Einige Meilen vor Voranenburg kreuzten sich zwei der größten Straßen dieser Gegend hier. Es war nur natürlich, dass an dieser Kreuzung irgendwann ein Gasthaus errichtet worden war, um Reisende unterzubringen. Mit der Zeit war dieses Gasthaus um einige Gebäude gewachsen, bis man fast schon von einem kleinen Gehöft sprechen konnte. Drei solide, zweistöckige Gebäude bildeten ein zur Kreuzung hin offenes 'U', und der ermüdete Reisende konnte direkt von der Straße aus über einen fest gepflasterten Weg in den Innenhof gelangen.
Dort waren auch Vanion und Damian angelangt und hatten sich entschieden, Rast zu machen. Die Reise war beschwerlich gewesen, vor allem zu dieser Jahreszeit. Nun saß der ehemalige Knappe in seiner Kammer und begutachtete seine Bardike. Sie war erneut voller Kerben, das Holz an mehreren Stellen gesplittert.
Es mag an der Zeit sein, die Waffe zu wechseln. Traurig begutachtete Vanion die schwere Axt näher. Eine der Nieten, die den Axtkopf mit dem Holzstab sicherte, war locker. Die Schneide, so oft geschliffen, wirkte abgenutzt und stumpf. Das Holz des Stiels war trocken und spröde. So viele Kämpfe hatte er gefochten. Jahrelang war die Bardike eine verlässliche, gute Waffe gewesen, zwar aus Holz, aber doch stabil.
Aber am Ende war diese Bardike das Handwerkszeug eines Knechts, keines - ja, was war er nun eigentlich? Kein Ritter. Aber bemüht, ritterlich zu handeln. Kein Söldner. Und doch in der Begleitung eines Höhergestellten. Kein Bauer. Und doch - nein, definitiv kein Bauer. Was war von Vanion übrig geblieben, nachdem er die Ritterwürde aufgegeben hatte? Nachdem er seine Geburt aufgegeben hatte?

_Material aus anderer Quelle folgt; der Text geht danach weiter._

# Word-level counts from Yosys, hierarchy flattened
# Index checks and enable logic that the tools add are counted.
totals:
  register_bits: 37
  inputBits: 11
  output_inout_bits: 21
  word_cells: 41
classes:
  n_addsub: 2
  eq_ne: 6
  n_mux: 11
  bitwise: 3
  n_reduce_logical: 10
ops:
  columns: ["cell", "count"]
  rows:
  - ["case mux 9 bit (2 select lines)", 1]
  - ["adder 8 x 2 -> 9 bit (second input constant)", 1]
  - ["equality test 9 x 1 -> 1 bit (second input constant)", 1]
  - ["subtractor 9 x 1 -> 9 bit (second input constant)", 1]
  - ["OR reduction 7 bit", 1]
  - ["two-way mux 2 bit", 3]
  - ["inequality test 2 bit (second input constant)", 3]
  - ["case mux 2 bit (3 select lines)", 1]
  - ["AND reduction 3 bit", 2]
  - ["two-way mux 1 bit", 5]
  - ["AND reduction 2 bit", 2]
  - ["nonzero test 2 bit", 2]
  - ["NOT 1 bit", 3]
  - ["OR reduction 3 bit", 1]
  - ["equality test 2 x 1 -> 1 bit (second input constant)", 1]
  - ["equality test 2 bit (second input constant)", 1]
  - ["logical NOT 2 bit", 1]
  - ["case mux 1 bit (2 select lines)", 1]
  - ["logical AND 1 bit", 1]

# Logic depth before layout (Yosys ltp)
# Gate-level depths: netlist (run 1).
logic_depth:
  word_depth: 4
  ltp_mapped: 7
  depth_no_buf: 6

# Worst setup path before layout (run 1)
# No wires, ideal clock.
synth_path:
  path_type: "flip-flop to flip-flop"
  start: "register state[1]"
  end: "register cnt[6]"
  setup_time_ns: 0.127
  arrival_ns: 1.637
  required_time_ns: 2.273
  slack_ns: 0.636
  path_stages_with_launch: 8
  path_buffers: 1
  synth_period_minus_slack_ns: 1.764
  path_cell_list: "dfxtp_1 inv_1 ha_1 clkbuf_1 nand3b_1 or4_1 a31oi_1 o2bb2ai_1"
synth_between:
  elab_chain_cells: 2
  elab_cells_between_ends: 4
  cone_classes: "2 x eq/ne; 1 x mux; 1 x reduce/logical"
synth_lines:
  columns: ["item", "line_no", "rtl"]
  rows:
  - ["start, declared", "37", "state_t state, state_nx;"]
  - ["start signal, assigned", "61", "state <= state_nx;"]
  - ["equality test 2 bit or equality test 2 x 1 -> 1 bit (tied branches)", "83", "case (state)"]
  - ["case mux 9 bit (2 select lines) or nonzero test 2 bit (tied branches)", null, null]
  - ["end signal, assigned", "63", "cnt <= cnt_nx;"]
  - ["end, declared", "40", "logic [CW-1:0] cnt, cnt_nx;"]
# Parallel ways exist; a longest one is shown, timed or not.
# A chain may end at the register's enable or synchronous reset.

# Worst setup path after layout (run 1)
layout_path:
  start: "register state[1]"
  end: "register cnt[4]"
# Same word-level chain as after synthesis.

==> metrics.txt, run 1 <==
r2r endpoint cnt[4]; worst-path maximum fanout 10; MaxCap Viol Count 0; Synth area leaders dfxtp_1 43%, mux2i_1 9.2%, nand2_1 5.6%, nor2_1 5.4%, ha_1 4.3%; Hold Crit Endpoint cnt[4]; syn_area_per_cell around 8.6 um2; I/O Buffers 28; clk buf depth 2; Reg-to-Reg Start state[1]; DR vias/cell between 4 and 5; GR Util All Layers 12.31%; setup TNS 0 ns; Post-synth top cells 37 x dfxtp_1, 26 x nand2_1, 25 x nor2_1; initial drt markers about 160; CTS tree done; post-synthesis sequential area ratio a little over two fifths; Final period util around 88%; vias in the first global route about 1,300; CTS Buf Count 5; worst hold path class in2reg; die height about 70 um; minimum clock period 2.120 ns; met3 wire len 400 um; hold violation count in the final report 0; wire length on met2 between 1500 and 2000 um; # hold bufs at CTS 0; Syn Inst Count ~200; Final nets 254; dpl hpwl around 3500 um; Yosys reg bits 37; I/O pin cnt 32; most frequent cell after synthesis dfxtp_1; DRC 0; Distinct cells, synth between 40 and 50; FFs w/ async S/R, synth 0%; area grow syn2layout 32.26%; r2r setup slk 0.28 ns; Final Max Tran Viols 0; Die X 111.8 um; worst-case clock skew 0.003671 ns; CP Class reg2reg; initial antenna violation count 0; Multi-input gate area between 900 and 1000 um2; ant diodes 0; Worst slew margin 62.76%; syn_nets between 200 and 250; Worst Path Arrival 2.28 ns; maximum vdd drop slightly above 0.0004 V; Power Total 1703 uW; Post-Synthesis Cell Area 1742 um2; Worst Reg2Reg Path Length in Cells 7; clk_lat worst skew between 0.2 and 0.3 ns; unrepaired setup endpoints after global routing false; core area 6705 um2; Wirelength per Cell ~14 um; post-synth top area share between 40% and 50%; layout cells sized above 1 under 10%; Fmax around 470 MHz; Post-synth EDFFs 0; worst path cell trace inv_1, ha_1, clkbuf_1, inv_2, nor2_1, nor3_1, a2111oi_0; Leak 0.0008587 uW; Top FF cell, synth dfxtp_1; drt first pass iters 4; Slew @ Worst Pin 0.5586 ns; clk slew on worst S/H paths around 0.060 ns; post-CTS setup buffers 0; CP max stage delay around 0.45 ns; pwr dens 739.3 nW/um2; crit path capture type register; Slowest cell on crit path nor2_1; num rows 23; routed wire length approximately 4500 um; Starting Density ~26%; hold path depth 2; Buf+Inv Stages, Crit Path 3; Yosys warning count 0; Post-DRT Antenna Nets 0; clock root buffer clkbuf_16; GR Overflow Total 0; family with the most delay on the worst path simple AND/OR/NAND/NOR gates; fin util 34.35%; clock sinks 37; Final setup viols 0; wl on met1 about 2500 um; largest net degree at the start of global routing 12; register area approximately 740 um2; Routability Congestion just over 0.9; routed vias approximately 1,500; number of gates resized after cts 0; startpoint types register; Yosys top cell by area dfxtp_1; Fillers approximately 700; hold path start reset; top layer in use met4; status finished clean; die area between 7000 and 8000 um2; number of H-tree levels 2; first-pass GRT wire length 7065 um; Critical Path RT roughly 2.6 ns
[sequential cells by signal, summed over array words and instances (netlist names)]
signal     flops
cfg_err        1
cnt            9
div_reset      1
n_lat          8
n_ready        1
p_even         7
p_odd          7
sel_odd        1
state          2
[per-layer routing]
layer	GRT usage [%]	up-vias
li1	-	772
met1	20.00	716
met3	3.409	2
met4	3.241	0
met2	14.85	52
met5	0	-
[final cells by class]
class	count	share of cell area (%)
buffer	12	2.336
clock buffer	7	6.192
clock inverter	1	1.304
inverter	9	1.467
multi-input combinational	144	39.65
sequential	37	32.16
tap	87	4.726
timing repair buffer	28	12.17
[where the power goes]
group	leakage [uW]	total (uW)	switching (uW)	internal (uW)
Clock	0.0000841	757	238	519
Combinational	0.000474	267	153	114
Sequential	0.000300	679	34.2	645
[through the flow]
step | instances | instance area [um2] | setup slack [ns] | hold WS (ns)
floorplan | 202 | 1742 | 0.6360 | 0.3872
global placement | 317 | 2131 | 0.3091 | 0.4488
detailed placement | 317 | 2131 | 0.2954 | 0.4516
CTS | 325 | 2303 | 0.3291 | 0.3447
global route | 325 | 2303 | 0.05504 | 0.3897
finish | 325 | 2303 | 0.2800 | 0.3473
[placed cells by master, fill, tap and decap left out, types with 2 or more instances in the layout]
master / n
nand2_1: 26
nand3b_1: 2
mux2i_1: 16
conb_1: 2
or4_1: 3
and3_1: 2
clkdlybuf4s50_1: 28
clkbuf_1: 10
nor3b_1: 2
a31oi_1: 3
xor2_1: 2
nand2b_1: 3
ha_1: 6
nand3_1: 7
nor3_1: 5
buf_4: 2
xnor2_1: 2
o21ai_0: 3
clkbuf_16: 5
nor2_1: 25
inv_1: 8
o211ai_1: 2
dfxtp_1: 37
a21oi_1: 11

Sein altes Leben als Knappe war beendet. Das Leben davor, das Bauernleben, ebenfalls. Beide Lektionen waren auf ihre Art hart gewesen, aber beide Lektionen hatte er verstanden. Nun galt es also, seinen Platz in der Welt zu finden. Damian würde ihm helfen, Entscheidungen zu treffen. Herauszufinden, was richtig, was falsch war.
Nüchtern stellte Vanion fest, dass seine idealistischen Auffassungen der Rittertugenden nach wie vor seinen moralischen Kompass bildeten. Er hatte es sich einfach machen wollen: mochte er auch kein Ritter werden, so würde er doch die Tugenden befolgen und damit zumindest im Inneren ritterlich sein. Die anderen Ritter, so hatte er gedacht, die Ritter durch Geburt, die ihre Lehnseide schworen, die waren keine wahren Ritter. Doch dann war er Yezariel wieder begegnet.
'Ich habe meine weltlichen Besitztümer, meine Titel, aufgegeben, Vanion! Um das wahre Rittertum zu erreichen!'
Vorwurfsvoll hatte Yezariel diese Worte gesprochen. Und doch hatte er Vanion, der ihn enttäuscht hatte, die Chance gegeben, sich einem Kampf zu stellen, seine Rechtschaffenheit zu beweisen. Yezariel hatte ihm eine zweite Chance gegeben. Dagegen stand das Wort der Dame von Goldbach. Isabeau würde mich hängen, sollte ich auch nur einen Fuß nach Goldbach hinein setzen.
So viele Hoffnungen waren enttäuscht, so viele Hoffnungen waren erfüllt worden. Vanion hatte an Vielem seinen Anteil gehabt, im Guten wie im Schlechten. Damians Absolution und der ehrenhafte Kampf, den Vanion im Winter ausgefochten hatte, hatten seinen inneren Frieden wiederhergestellt. Einzig die Tatsache, dass er seinen Onkel umgebracht hatte, machte ihm zu schaffen. Seit Monaten hatte er kein Wort mehr an Lavinia gerichtet, aus Angst und Scham. Sein Glaube hatte ihm stets geholfen, schwere Zeiten zu überstehen, doch würde Lavinia ihn wohl kaum loben für das, was in den letzten Monaten geschehen war. Und so schwieg er, sprach nicht zu ihr.
Ein Ruf riss den ehemaligen Knappen aus seinen Gedanken. "Es ist angerichtet!" Ein Lächeln glitt über seine Lippen, und rasch stand er auf und ging nach unten, in den Speiseraum. Neugierig schaute er sich um, ob Damian schon dort war.